You think this is Alta Vista?

Courage
04-04-2003, 02:33 PM
03-29-03 at 08:32 AM Kevorkian said this in Post #494 (https://vborg.vbsupport.ru/showthread.php?postid=374852#post374852)
htaccess don't work for me :( http://www.animesaga.com/forum/archive.php


I had the same problem try to rename htaccess to .htaccess

Logikos
04-05-2003, 03:21 AM
After installing this hack, i get this error on every page.

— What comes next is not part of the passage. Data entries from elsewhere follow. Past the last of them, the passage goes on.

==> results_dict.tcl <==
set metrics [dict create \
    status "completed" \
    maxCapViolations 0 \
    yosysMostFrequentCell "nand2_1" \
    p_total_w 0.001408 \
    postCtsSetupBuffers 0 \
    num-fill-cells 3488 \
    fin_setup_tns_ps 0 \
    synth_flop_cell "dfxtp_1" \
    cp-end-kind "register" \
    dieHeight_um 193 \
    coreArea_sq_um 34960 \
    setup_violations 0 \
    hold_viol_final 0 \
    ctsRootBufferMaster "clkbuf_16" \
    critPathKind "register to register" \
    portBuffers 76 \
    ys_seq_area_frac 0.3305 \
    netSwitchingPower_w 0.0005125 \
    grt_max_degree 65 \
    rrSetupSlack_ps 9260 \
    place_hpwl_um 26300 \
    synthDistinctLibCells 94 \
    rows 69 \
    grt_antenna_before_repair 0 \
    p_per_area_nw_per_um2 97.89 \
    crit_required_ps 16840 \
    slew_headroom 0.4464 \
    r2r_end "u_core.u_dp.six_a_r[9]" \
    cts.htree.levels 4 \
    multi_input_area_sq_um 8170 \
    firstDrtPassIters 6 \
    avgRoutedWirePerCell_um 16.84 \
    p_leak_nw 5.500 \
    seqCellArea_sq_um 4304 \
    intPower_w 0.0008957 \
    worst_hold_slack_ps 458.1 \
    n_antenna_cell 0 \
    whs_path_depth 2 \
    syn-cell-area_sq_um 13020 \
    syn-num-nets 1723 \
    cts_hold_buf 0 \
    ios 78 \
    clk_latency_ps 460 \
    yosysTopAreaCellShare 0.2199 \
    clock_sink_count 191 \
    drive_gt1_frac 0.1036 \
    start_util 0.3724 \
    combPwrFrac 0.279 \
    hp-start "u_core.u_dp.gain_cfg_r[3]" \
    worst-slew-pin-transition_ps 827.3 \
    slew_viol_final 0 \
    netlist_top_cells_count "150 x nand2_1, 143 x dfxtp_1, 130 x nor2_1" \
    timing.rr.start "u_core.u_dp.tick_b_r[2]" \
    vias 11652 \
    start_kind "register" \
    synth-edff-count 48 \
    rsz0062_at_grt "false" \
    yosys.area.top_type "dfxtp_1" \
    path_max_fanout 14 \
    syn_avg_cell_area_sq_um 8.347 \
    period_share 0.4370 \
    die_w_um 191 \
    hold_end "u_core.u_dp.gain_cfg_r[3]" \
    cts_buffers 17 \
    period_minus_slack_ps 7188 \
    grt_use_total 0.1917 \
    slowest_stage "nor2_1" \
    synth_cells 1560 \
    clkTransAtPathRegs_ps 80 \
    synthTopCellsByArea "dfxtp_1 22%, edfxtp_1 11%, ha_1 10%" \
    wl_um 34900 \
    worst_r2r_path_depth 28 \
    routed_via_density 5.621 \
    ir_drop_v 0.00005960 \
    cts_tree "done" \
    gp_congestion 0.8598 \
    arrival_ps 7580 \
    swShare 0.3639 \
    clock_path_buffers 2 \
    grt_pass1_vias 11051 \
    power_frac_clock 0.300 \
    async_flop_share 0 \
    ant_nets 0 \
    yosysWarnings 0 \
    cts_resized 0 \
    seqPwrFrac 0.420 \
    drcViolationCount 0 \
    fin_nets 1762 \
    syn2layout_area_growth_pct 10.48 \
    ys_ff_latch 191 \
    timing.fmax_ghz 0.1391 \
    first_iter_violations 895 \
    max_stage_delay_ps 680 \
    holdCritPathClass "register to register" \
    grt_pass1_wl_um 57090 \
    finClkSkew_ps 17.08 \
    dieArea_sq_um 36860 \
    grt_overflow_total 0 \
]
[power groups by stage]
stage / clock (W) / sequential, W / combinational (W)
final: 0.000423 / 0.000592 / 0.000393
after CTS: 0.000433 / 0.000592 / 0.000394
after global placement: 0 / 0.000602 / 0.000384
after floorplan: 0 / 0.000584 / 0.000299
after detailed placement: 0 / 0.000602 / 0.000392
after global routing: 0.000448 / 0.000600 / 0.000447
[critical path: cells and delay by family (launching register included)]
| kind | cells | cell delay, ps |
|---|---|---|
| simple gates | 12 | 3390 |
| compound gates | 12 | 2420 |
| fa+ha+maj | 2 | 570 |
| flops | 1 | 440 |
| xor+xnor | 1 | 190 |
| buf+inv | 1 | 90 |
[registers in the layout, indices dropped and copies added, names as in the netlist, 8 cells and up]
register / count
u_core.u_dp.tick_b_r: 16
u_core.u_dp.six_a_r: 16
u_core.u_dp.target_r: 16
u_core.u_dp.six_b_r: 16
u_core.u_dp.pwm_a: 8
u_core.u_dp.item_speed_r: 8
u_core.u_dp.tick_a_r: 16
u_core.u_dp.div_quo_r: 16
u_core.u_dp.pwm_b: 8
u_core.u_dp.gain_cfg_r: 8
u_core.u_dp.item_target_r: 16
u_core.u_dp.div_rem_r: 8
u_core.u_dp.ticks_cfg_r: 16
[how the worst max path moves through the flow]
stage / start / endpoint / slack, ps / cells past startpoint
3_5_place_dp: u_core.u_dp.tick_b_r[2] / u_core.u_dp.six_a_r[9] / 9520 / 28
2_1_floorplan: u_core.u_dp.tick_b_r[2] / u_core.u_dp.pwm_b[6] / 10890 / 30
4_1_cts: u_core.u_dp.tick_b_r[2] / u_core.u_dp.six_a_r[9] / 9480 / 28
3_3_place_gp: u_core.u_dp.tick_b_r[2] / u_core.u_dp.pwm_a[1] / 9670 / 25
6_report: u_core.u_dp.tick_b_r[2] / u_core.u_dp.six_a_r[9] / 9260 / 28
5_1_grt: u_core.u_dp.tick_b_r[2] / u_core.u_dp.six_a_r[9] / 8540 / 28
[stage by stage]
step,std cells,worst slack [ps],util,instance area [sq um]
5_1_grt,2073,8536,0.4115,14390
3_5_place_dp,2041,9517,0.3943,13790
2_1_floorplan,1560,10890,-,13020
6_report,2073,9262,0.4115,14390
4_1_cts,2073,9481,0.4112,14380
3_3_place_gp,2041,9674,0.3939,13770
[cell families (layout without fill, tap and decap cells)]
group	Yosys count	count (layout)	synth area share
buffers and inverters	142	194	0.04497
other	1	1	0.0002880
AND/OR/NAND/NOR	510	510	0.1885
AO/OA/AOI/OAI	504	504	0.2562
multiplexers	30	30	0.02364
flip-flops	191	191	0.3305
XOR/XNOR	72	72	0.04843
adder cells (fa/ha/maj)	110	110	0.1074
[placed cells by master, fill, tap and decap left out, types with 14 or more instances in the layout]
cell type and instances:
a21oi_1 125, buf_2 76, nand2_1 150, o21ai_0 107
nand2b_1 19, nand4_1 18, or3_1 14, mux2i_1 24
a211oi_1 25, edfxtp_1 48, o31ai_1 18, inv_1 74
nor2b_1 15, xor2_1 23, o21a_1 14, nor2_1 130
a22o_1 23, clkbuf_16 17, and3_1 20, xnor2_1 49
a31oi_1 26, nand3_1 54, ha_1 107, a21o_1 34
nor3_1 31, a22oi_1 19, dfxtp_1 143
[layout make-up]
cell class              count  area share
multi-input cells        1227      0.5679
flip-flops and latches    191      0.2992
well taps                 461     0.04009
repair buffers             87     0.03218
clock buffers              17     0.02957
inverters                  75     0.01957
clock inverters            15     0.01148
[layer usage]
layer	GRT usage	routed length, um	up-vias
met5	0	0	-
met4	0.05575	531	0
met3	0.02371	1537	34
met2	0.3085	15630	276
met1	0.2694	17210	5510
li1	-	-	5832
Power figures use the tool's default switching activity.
`src/hw/rtl/mkds_pkg.sv`:
```
// Package for the max_k_digit_subsequence block: sizes, constants and request types.
// No dependencies; every other file takes names from here by scope.
package mkds_pkg;

  localparam int KEEP    = 12;                 // digits kept per line
  localparam int IDX_W   = $clog2(KEEP + 1);   // width of a cell index
  localparam int DIGIT_W = 4;
  localparam int LEN_W   = 8;
  localparam int VALUE_W = 40;
  localparam int TOTAL_W = 64;

  localparam logic [DIGIT_W-1:0] DIGIT_MAX  = 4'd9;
  localparam logic [LEN_W-1:0]   LEN_RESET  = 8'd100;
  localparam logic [LEN_W-1:0]   POS_MAX    = 8'd255;

  typedef struct packed {
    logic [DIGIT_W-1:0] digit;
    logic               last;
  } in_req_t;

  typedef struct packed {
    logic [VALUE_W-1:0] line_value;
    logic [TOTAL_W-1:0] total;
  } out_req_t;

  // control broadcast to every cell
  typedef struct packed {
    logic               en;
    logic               clear;
    logic [DIGIT_W-1:0] digit;
    logic [LEN_W-1:0]   remaining;
  } cell_ctl_t;

  // what a cell hands to the cell above it
  typedef struct packed {
    logic               valid;
    logic               stays;
    logic [VALUE_W-1:0] prefix;
  } cell_link_t;

endpackage

```
`src/hw/rtl/mkds_cell.sv`:
```
// One stack entry of the kept-digit row: digit, prefix value and valid bit.
// Depends on mkds_pkg for sizes and the control and link structs.
module mkds_cell (
  input  logic                          clk,
  input  logic                          rst_n,
  input  mkds_pkg::cell_ctl_t           ctl,
  input  logic [mkds_pkg::IDX_W-1:0]    idx,
  input  mkds_pkg::cell_link_t          below,
  input  logic                          above_gone,
  output mkds_pkg::cell_link_t          up,
  output logic                          gone,
  output logic                          target,
  output logic [mkds_pkg::VALUE_W-1:0]  new_prefix
);

  logic                           valid_r, valid_nxt;
  logic [mkds_pkg::DIGIT_W-1:0]   digit_r;
  logic [mkds_pkg::VALUE_W-1:0]   prefix_r;
  logic [mkds_pkg::LEN_W:0]       depth_sum;
  logic                           pop_ok;
  logic                           popped;
  logic                           stays;

  // pop only while the rest of the line can still refill the stack
  assign depth_sum = (mkds_pkg::LEN_W + 1)'(idx) + {1'b0, ctl.remaining};
  assign pop_ok    = valid_r && (digit_r < ctl.digit) &&
                     (depth_sum >= (mkds_pkg::LEN_W + 1)'(mkds_pkg::KEEP));
  assign popped    = pop_ok && above_gone;
  assign stays     = valid_r && !popped;
  assign gone      = !stays;
  assign target    = !stays && below.stays;

  // prefix * 10 + digit, wrapping at the value width
  assign new_prefix = {below.prefix[mkds_pkg::VALUE_W-4:0], 3'b000}
                    + {below.prefix[mkds_pkg::VALUE_W-2:0], 1'b0}
                    + mkds_pkg::VALUE_W'(ctl.digit);

  assign up.valid  = valid_r;
  assign up.stays  = stays;
  assign up.prefix = prefix_r;

  always_comb begin
    valid_nxt = valid_r;
    if (ctl.en) begin
      valid_nxt = ctl.clear ? 1'b0 : (stays || target);
    end
  end

  always_ff @(posedge clk) begin
    if (!rst_n) begin
      valid_r <= 1'b0;
    end else begin
      valid_r <= valid_nxt;
    end
  end

  always_ff @(posedge clk) begin
    if (ctl.en && target) begin
      digit_r  <= ctl.digit;
      prefix_r <= new_prefix;
    end
  end

endmodule

```
`src/hw/rtl/max_k_digit_subsequence.sv`:
```
// Results: out_valid rises once a line's value has moved from stage one into the output register.
// Throughput: one digit per cycle while in_stall is low, set by the pop chain through the row of KEEP cells.
// A result waiting under out_stall does not block digits; a second one waits in stage one.
// Reset (synchronous, rst_n low) empties the stack, zeroes position and total, and sets
// line_length to 100. Depends on mkds_pkg and mkds_cell.
module max_k_digit_subsequence (
  input  logic                        clk,
  input  logic                        rst_n,
  input  logic                        in_valid,
  output logic                        in_stall,
  input  mkds_pkg::in_req_t           in_data,
  output logic                        out_valid,
  input  logic                        out_stall,
  output mkds_pkg::out_req_t          out_data,
  input  logic                        cfg_valid,
  output logic                        cfg_ready,
  input  logic [mkds_pkg::LEN_W-1:0]  cfg_data
);

  localparam int K = mkds_pkg::KEEP;

  // configuration and line position
  logic [mkds_pkg::LEN_W-1:0]   len_r, len_nxt;
  logic [mkds_pkg::LEN_W-1:0]   pos_r, pos_nxt;
  logic [mkds_pkg::LEN_W-1:0]   remaining;
  logic [mkds_pkg::DIGIT_W-1:0] digit_sat;

  // result pipeline: stage one holds the line value, the output register adds the total
  logic                         s1_valid_r, s1_valid_nxt;
  logic [mkds_pkg::VALUE_W-1:0] s1_value_r, s1_value_nxt;
  logic                         out_valid_r, out_valid_nxt;
  mkds_pkg::out_req_t           out_data_r, out_data_nxt;
  logic [mkds_pkg::TOTAL_W-1:0] total_r, total_nxt;

  logic accept;
  logic out_take;
  logic s1_ready;

  // cell row
  mkds_pkg::cell_ctl_t          ctl;
  mkds_pkg::cell_link_t         link [0:K];
  logic [K:0]                   gone;
  logic [K-1:0]                 target;
  logic [K-1:0]                 cell_valid;
  logic [mkds_pkg::VALUE_W-1:0] new_prefix [0:K-1];
  logic [mkds_pkg::VALUE_W-1:0] pushed_value;
  logic [mkds_pkg::VALUE_W-1:0] line_value;

  // advance the output register when it is empty or being taken
  assign out_take  = !out_valid_r || !out_stall;
  assign s1_ready  = !s1_valid_r || out_take;
  assign in_stall  = !s1_ready;
  assign accept    = in_valid && !in_stall;
  assign cfg_ready = 1'b1;

  assign out_valid = out_valid_r;
  assign out_data  = out_data_r;

  // clamp digits above nine
  assign digit_sat = (in_data.digit > mkds_pkg::DIGIT_MAX) ? mkds_pkg::DIGIT_MAX : in_data.digit;

  // digits left in the line, the current one included, floored at zero
  assign remaining = (len_r > pos_r) ? (len_r - pos_r) : '0;

  assign ctl.en        = accept;
  assign ctl.clear     = in_data.last;
  assign ctl.digit     = digit_sat;
  assign ctl.remaining = remaining;

  // the bottom cell builds on an empty prefix; nothing sits above the top cell
  assign link[0].valid  = 1'b1;
  assign link[0].stays  = 1'b1;
  assign link[0].prefix = '0;
  assign gone[K]        = 1'b1;

  for (genvar i = 0; i < K; i++) begin : g_cell
    mkds_cell u_cell (
      .clk        (clk),
      .rst_n      (rst_n),
      .ctl        (ctl),
      .idx        (mkds_pkg::IDX_W'(i)),
      .below      (link[i]),
      .above_gone (gone[i+1]),
      .up         (link[i+1]),
      .gone       (gone[i]),
      .target     (target[i]),
      .new_prefix (new_prefix[i])
    );
    assign cell_valid[i] = link[i+1].valid;
  end

  // pick the pushed prefix; at most one cell takes the digit
  always_comb begin
    pushed_value = '0;
    for (int i = 0; i < K; i++) begin
      if (target[i]) begin
        pushed_value = pushed_value | new_prefix[i];
      end
    end
  end

  // a full stack with no push keeps its top as the line's value
  assign line_value = (|target) ? pushed_value : link[K].prefix;

  always_comb begin
    len_nxt = len_r;
    if (cfg_valid && cfg_ready) begin
      len_nxt = cfg_data;
    end
  end

  always_comb begin
    pos_nxt = pos_r;
    if (accept) begin
      if (in_data.last) begin
        pos_nxt = '0;
      end else if (pos_r != mkds_pkg::POS_MAX) begin
        pos_nxt = pos_r + 1'b1;
      end
    end
  end

  always_comb begin
    s1_valid_nxt = s1_valid_r;
    s1_value_nxt = s1_value_r;
    if (accept && in_data.last) begin
      s1_valid_nxt = 1'b1;
      s1_value_nxt = line_value;
    end else if (out_take) begin
      s1_valid_nxt = 1'b0;
    end
  end

  always_comb begin
    out_valid_nxt = out_valid_r;
    out_data_nxt  = out_data_r;
    total_nxt     = total_r;
    if (out_take) begin
      out_valid_nxt = s1_valid_r;
      if (s1_valid_r) begin
        total_nxt               = total_r + mkds_pkg::TOTAL_W'(s1_value_r);
        out_data_nxt.line_value = s1_value_r;
        out_data_nxt.total      = total_nxt;
      end
    end
  end

  always_ff @(posedge clk) begin
    if (!rst_n) begin
      len_r       <= mkds_pkg::LEN_RESET;
      pos_r       <= '0;
      s1_valid_r  <= 1'b0;
      out_valid_r <= 1'b0;
      total_r     <= '0;
    end else begin
      len_r       <= len_nxt;
      pos_r       <= pos_nxt;
      s1_valid_r  <= s1_valid_nxt;
      out_valid_r <= out_valid_nxt;
      total_r     <= total_nxt;
    end
  end

  // payload: no reset
  always_ff @(posedge clk) begin
    s1_value_r <= s1_value_nxt;
    out_data_r <= out_data_nxt;
  end

  // at most one cell takes the digit
  a_one_target : assert property (@(posedge clk) disable iff (!rst_n)
    $onehot0(target))
    else $error("more than one cell took the digit");

  // the stack stays contiguous from the bottom
  a_contiguous : assert property (@(posedge clk) disable iff (!rst_n)
    ((cell_valid >> 1) & ~cell_valid) == '0)
    else $error("stack has a hole");

  // drop the whole stack after the last digit of a line
  a_clear : assert property (@(posedge clk) disable iff (!rst_n)
    accept && in_data.last |=> cell_valid == '0)
    else $error("stack not cleared at end of line");

  // hold input only while both result slots are full and out_stall holds the output
  a_stall_cause : assert property (@(posedge clk) disable iff (!rst_n)
    in_stall |-> s1_valid_r && out_valid_r && out_stall)
    else $error("input stalled without a blocked result");

  // a blocked stage-one result is not lost
  a_s1_hold : assert property (@(posedge clk) disable iff (!rst_n)
    s1_valid_r && out_valid_r && out_stall |=> s1_valid_r)
    else $error("stage-one result dropped under stall");

endmodule
```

Warning: Cannot modify header information - headers already sent by (output started at /home/hazelboy/public_html/Forums/admin/functions.php:4916) in /home/hazelboy/public_html/Forums/admin/functions.php on line 3227


and my members see this

Fatal error: Cannot redeclare archive_nopermission() (previously declared in /home/hazelboy/public_html/global.php:237) in /home/hazelboy/public_html/Forums/admin/functions.php on line 4803


Help :(

Other then that it works perfect

eva2000
04-06-2003, 03:16 AM
well after a while Fastweb/Alltheweb has indexed 46,636 pages from my vB forums here (http://www.alltheweb.com/search?q=%2Burl.all%3Ahttp%3A%2F%2Fanimeboards.com +%2Bsite%3Aanimeboards.com&c=web&cs=utf-8&co=1&no=off&l=any) :D

NexDog
04-06-2003, 06:23 AM
2.3.0 comes with its own archive, right? Wodering about upgrading to 2.3 or 2.2.9...decisions, decisions...

Boofo
04-06-2003, 06:25 AM
That's news to me. Are you sure it comes with it?